Heureusement, Kickert pratiquait toujours une méthode plus traditionnelle : montrer ses œuvres dans des expositions. Il le fit dès le 2 janvier pour des aquarelles à la galerie Charles-Marck (1). Le groupe de collègues que Conrad avait souhaité y réunir s’était constitué et il fut salué par un critique d’art comme "un groupe jeune, intéressant et homogène, malgré des moyens d’expression assez divers" (2). On y retrouvait des proches, les peintres Bersier, Cochet, Lecaron, Thévenet, auxquels s’étaient joints Quizet et le sculpteur José Clara. Kickert présentait des dessins rehaussés d’aquarelle, faits l’été précédent à Deauville ou à Trouville.
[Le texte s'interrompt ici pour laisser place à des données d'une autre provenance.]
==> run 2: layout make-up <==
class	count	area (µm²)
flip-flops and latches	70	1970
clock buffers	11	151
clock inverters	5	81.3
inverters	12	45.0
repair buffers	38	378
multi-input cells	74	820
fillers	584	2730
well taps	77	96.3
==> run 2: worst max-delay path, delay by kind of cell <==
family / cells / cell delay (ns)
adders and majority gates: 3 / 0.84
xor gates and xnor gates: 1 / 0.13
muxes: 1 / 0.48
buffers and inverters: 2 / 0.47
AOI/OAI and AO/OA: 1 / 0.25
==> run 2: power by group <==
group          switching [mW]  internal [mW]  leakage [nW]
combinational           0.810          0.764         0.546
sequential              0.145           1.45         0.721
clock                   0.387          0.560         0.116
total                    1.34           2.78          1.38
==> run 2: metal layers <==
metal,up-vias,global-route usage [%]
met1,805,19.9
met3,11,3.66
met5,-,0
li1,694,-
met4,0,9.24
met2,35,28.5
[config.mk]
export PLATFORM = sky130hd
export DESIGN_NAME = ahb_rr_arbiter
export DESIGN_NICKNAME = d
export VERILOG_FILES = /design/src/rtl/ahb_rr_arbiter.sv
export SDC_FILE = /design/constraint.sdc
export NUM_CORES = 1
export LEC_CHECK = 0
export BUFFER_PORTS_ARGS = -buffer_cell sky130_fd_sc_hd__buf_4
export CORE_UTILIZATION = 58
export CTS_CLUSTER_SIZE = 12
export DETAILED_ROUTE_END_ITERATION = 10
export PLACE_DENSITY = 0.85
export SYNTH_ARGS = -nofsm -noshare
export SYNTH_HDL_FRONTEND = slang
export SYNTH_SLANG_ARGS = --single-unit
[constraint.sdc]
create_clock -name clk -period 3.2 [get_ports clk]
set_clock_uncertainty 0.05 [all_clocks]
set_input_delay 0.64 -clock clk [delete_from_list [all_inputs] [get_ports clk]]
set_output_delay 0.64 -clock clk [all_outputs]
set_load 0.01 [all_outputs]
[src/rtl/ahb_rr_arbiter.sv]
// Round-robin AHB-Lite arbiter: registered one-hot grant, address/data-phase
// owner tracking, locked-sequence hold and a per-tenure beat limit.
module ahb_rr_arbiter #(
    parameter int NM      = 4,
    parameter int MW      = 2,
    parameter int DEF_M   = 0,
    parameter int MAXBEAT = 16,
    parameter int TW      = 5
) (
    input  logic          clk,
    input  logic          rst_n,
    input  logic [NM-1:0] hreq_i,
    input  logic [NM-1:0] hlock_i,
    input  logic [1:0]    htrans_i,
    input  logic          hready_i,
    output logic [NM-1:0] hgrant_o,
    output logic [MW-1:0] hmaster_o,
    output logic [MW-1:0] hmaster_data_o,
    output logic          hmastlock_o
);

    typedef enum logic [1:0] {
        HT_IDLE   = 2'b00,
        HT_BUSY   = 2'b01,
        HT_NONSEQ = 2'b10,
        HT_SEQ    = 2'b11
    } htrans_e;

    localparam logic [NM-1:0] ONE_HOT_0 = {{(NM-1){1'b0}}, 1'b1};
    localparam logic [MW-1:0] DEF_IDX   = MW'(DEF_M);
    localparam logic [TW-1:0] MAX_T     = TW'(MAXBEAT);

    logic [NM-1:0] hgrant_q, hgrant_d;
    logic [MW-1:0] hmaster_q, hmaster_data_q;
    logic          hmastlock_q;
    logic [TW-1:0] tenure_q, tenure_d;

    logic [MW-1:0] g;
    logic [MW-1:0] target;
    logic          arb_ok;
    htrans_e       htrans;

    assign htrans = htrans_e'(htrans_i);

    // NOTE: every always_comb variable gets a default before any branch;
    // a path that leaves one unassigned would infer a latch.
    always_comb begin
        g = '0;
        for (int i = 0; i < NM; i++) begin
            if (hgrant_q[i]) g = MW'(i);
        end
    end

    // Arbitrate only at a burst boundary, never inside a locked sequence.
    assign arb_ok = hready_i && !hlock_i[g]
                 && (htrans != HT_BUSY) && (htrans != HT_SEQ)
                 && ((htrans == HT_IDLE) || !hreq_i[g] || (tenure_q == MAX_T));

    always_comb begin
        logic          found;
        logic [MW-1:0] idx;
        found  = 1'b0;
        idx    = '0;
        target = hreq_i[g] ? g : DEF_IDX;
        for (int k = 1; k < NM; k++) begin
            idx = MW'((int'(g) + k) % NM);
            if (!found && hreq_i[idx]) begin
                found  = 1'b1;
                target = idx;
            end
        end
        hgrant_d = arb_ok ? (ONE_HOT_0 << target) : hgrant_q;
    end

    always_comb begin
        tenure_d = tenure_q;
        if (hgrant_d != hgrant_q) begin
            tenure_d = '0;
        end else if (hready_i && (htrans == HT_NONSEQ || htrans == HT_SEQ)
                     && tenure_q != MAX_T) begin
            tenure_d = tenure_q + 1'b1;
        end
    end

    // NOTE: sequential state uses non-blocking assignments so every flop
    // samples the pre-edge values regardless of statement order.
    always_ff @(posedge clk or negedge rst_n) begin
        if (!rst_n) begin
            hgrant_q       <= ONE_HOT_0 << DEF_IDX;
            hmaster_q      <= DEF_IDX;
            hmaster_data_q <= DEF_IDX;
            hmastlock_q    <= 1'b0;
            tenure_q       <= '0;
        end else begin
            hgrant_q <= hgrant_d;
            tenure_q <= tenure_d;
            if (hready_i) begin
                hmaster_data_q <= hmaster_q;
                hmaster_q      <= g;
                hmastlock_q    <= hlock_i[g];
            end
        end
    end

    assign hgrant_o       = hgrant_q;
    assign hmaster_o      = hmaster_q;
    assign hmaster_data_o = hmaster_data_q;
    assign hmastlock_o    = hmastlock_q;

endmodule
`config.mk`:
```
export PLATFORM = sky130hd
export DESIGN_NAME = alkshseq
export DESIGN_NICKNAME = d
export VERILOG_FILES = /design/src/rtl/alkshseq.sv
export SDC_FILE = /design/constraint.sdc
export NUM_CORES = 1
export LEC_CHECK = 0
export CAP_MARGIN = 20
export CORE_MARGIN = 2
export CORE_UTILIZATION = 40
export DETAILED_ROUTE_END_ITERATION = 8
export PLACE_DENSITY = 0.69
export SLEW_MARGIN = 20
export SYNTH_ARGS = -nofsm -noshare
export SYNTH_HDL_FRONTEND = slang
export SYNTH_SLANG_ARGS = --single-unit
```
`constraint.sdc`:
```
create_clock -name clk_h -period 1.6 [get_ports clk_h]
set_input_delay 0.24 -clock clk_h [delete_from_list [all_inputs] [get_ports clk_h]]
set_output_delay 0.24 -clock clk_h [all_outputs]
set_load 0.01 [all_outputs]
```
<file path="src/rtl/ts_bus_driver_monitor.sv">
// ---------------------------------------------------------------------------
// ts_bus_driver_monitor
//
// Per-bus driver monitor for a shared tri-state pad bus with N_DRV drivers.
// Every cycle it registers how many drivers are enabled and what they drive
// (0, 1 or unknown), raises a multi-driver flag and reports the resolved bus
// value. Beyond plain driver counting it models a force override, filters
// contention through a persistence FSM, keeps a sticky fault and counts
// contention episodes in a saturating counter.
//
// Ports
//   clk        : clock, all logic on the rising edge
//   reset      : synchronous, active-high reset
//   oe         : per-driver output enable              [N_DRV]
//   op         : per-driver data value                 [N_DRV]
//   opx        : per-driver value-unknown flag         [N_DRV]
//   force_en   : bus is forced, contention is masked
//   force_val  : forced bus value (bus encoding)       [2]
//   clr_fault  : clear the sticky fault
//   count_d    : enabled drivers                       [CW]
//   count_0    : enabled drivers driving 0             [CW]
//   count_1    : enabled drivers driving 1             [CW]
//   count_x    : enabled drivers driving X             [CW]
//   multi      : more than one enabled driver
//   forced     : registered force_en
//   bus_val    : resolved value 00=0 01=1 10=X 11=Z
//   fault      : sticky contention fault
//   cont_evts  : saturating contention event count     [EVW]
// ---------------------------------------------------------------------------
module ts_bus_driver_monitor #(
    parameter int N_DRV       = 6,
    parameter int HOLD_CYCLES = 3,
    parameter int EVW         = 8,
    localparam int CW         = $clog2(N_DRV + 1)
) (
    input  logic             clk,
    input  logic             reset,
    input  logic [N_DRV-1:0] oe,
    input  logic [N_DRV-1:0] op,
    input  logic [N_DRV-1:0] opx,
    input  logic             force_en,
    input  logic [1:0]       force_val,
    input  logic             clr_fault,
    output logic [CW-1:0]    count_d,
    output logic [CW-1:0]    count_0,
    output logic [CW-1:0]    count_1,
    output logic [CW-1:0]    count_x,
    output logic             multi,
    output logic             forced,
    output logic [1:0]       bus_val,
    output logic             fault,
    output logic [EVW-1:0]   cont_evts
);

    // Hold counter carries one bit of headroom so an increment past
    // HOLD_CYCLES (possible after a fault clear with HOLD_CYCLES==1)
    // cannot wrap back below the threshold.
    localparam int HW = $clog2(HOLD_CYCLES + 2);

    localparam logic [CW-1:0]  CNT_ZERO = {CW{1'b0}};
    localparam logic [CW-1:0]  CNT_ONE  = {{(CW-1){1'b0}}, 1'b1};
    localparam logic [HW-1:0]  HOLD_ZERO = {HW{1'b0}};
    localparam logic [HW-1:0]  HOLD_ONE  = {{(HW-1){1'b0}}, 1'b1};
    localparam logic [HW-1:0]  HOLD_MAX  = HW'(HOLD_CYCLES);
    localparam logic [EVW-1:0] EVT_SAT   = {EVW{1'b1}};

    localparam logic [1:0] BUS_0 = 2'b00;
    localparam logic [1:0] BUS_1 = 2'b01;
    localparam logic [1:0] BUS_X = 2'b10;
    localparam logic [1:0] BUS_Z = 2'b11;

    typedef enum logic [1:0] {
        ST_IDLE   = 2'b00,
        ST_SINGLE = 2'b01,
        ST_MULTI  = 2'b10,
        ST_FAULT  = 2'b11
    } state_t;

    state_t          state_r;
    state_t          state_raw_s;
    state_t          state_nx_s;
    state_t          fall_s;
    logic [HW-1:0]   hold_r;
    logic [HW-1:0]   hold_raw_s;
    logic [HW-1:0]   hold_nx_s;
    logic [CW-1:0]   cnt_d_s;
    logic [CW-1:0]   cnt_0_s;
    logic [CW-1:0]   cnt_1_s;
    logic [CW-1:0]   cnt_x_s;
    logic [1:0]      bus_s;
    logic            m_s;
    logic            evt_s;
    logic            fault_nx_s;

    // Driver counts over all pads for the current input sample
    always_comb begin
        cnt_d_s = CNT_ZERO;
        cnt_0_s = CNT_ZERO;
        cnt_1_s = CNT_ZERO;
        cnt_x_s = CNT_ZERO;
        for (int i = 0; i < N_DRV; i++) begin
            if (oe[i]) begin
                cnt_d_s = cnt_d_s + CNT_ONE;
                if (opx[i]) begin
                    cnt_x_s = cnt_x_s + CNT_ONE;
                end else if (op[i]) begin
                    cnt_1_s = cnt_1_s + CNT_ONE;
                end else begin
                    cnt_0_s = cnt_0_s + CNT_ONE;
                end
            end else begin
                cnt_d_s = cnt_d_s;
            end
        end
    end

    // Bus resolution: force wins, then Z / clean 0 / clean 1 / conflict X
    always_comb begin
        bus_s = BUS_Z;
        if (force_en) begin
            bus_s = force_val;
        end else if (cnt_d_s == CNT_ZERO) begin
            bus_s = BUS_Z;
        end else if ((cnt_x_s != CNT_ZERO) ||
                     ((cnt_0_s != CNT_ZERO) && (cnt_1_s != CNT_ZERO))) begin
            bus_s = BUS_X;
        end else if (cnt_0_s != CNT_ZERO) begin
            bus_s = BUS_0;
        end else begin
            bus_s = BUS_1;
        end
    end

    // Contention FSM next state; a forced bus never counts as contention
    always_comb begin
        m_s         = (cnt_d_s > CNT_ONE) && !force_en;
        fall_s      = (cnt_d_s == CNT_ZERO) ? ST_IDLE : ST_SINGLE;
        state_raw_s = state_r;
        hold_raw_s  = hold_r;
        evt_s       = 1'b0;
        case (state_r)
            ST_IDLE, ST_SINGLE: begin
                if (m_s) begin
                    evt_s = 1'b1;
                    if (HOLD_CYCLES == 1) begin
                        state_raw_s = ST_FAULT;
                        hold_raw_s  = HOLD_ONE;
                    end else begin
                        state_raw_s = ST_MULTI;
                        hold_raw_s  = HOLD_ONE;
                    end
                end else begin
                    state_raw_s = fall_s;
                    hold_raw_s  = HOLD_ZERO;
                end
            end
            ST_MULTI: begin
                if (m_s) begin
                    hold_raw_s  = hold_r + HOLD_ONE;
                    state_raw_s = (hold_raw_s >= HOLD_MAX) ? ST_FAULT : ST_MULTI;
                end else begin
                    state_raw_s = fall_s;
                    hold_raw_s  = HOLD_ZERO;
                end
            end
            ST_FAULT: begin
                if (m_s) begin
                    state_raw_s = ST_FAULT;
                end else begin
                    state_raw_s = fall_s;
                    hold_raw_s  = HOLD_ZERO;
                end
            end
            default: begin
                state_raw_s = ST_IDLE;
                hold_raw_s  = HOLD_ZERO;
            end
        endcase

        // A clear beats a simultaneous fault entry: persistence restarts
        // from one sample so the fault re-arms after HOLD_CYCLES-1 more.
        if (clr_fault && (state_raw_s == ST_FAULT)) begin
            state_nx_s = ST_MULTI;
            hold_nx_s  = HOLD_ONE;
        end else begin
            state_nx_s = state_raw_s;
            hold_nx_s  = hold_raw_s;
        end

        fault_nx_s = clr_fault ? 1'b0 : (fault | (state_nx_s == ST_FAULT));
    end

    // State, hold counter and all registered outputs
    always_ff @(posedge clk) begin
        if (reset) begin
            state_r   <= ST_IDLE;
            hold_r    <= HOLD_ZERO;
            count_d   <= CNT_ZERO;
            count_0   <= CNT_ZERO;
            count_1   <= CNT_ZERO;
            count_x   <= CNT_ZERO;
            multi     <= 1'b0;
            forced    <= 1'b0;
            bus_val   <= BUS_Z;
            fault     <= 1'b0;
            cont_evts <= {EVW{1'b0}};
        end else begin
            state_r   <= state_nx_s;
            hold_r    <= hold_nx_s;
            count_d   <= cnt_d_s;
            count_0   <= cnt_0_s;
            count_1   <= cnt_1_s;
            count_x   <= cnt_x_s;
            multi     <= (cnt_d_s > CNT_ONE);
            forced    <= force_en;
            bus_val   <= bus_s;
            fault     <= fault_nx_s;
            if (evt_s && (cont_evts != EVT_SAT)) begin
                cont_evts <= cont_evts + {{(EVW-1){1'b0}}, 1'b1};
            end else begin
                cont_evts <= cont_evts;
            end
        end
    end

endmodule

</file>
Le critique cité plus haut les vanta comme "des réalisations aussi complètes que des peintures réfléchies et exécutées longuement à l’atelier", ce qui dut toucher Conrad, car s’il réfléchissait avec intensité en observant son sujet, il avait, pour le traiter, employé seulement, dans ce cas comme toujours, un flacon d’encre de Chine, son bâtonnet épointé au couteau, un chiffon pour l’essuyer plus ou moins selon la dureté ou le moelleux qu’il voulait donner au trait, et pour la couleur, un pinceau mouillé d’un lavis d’aquarelle.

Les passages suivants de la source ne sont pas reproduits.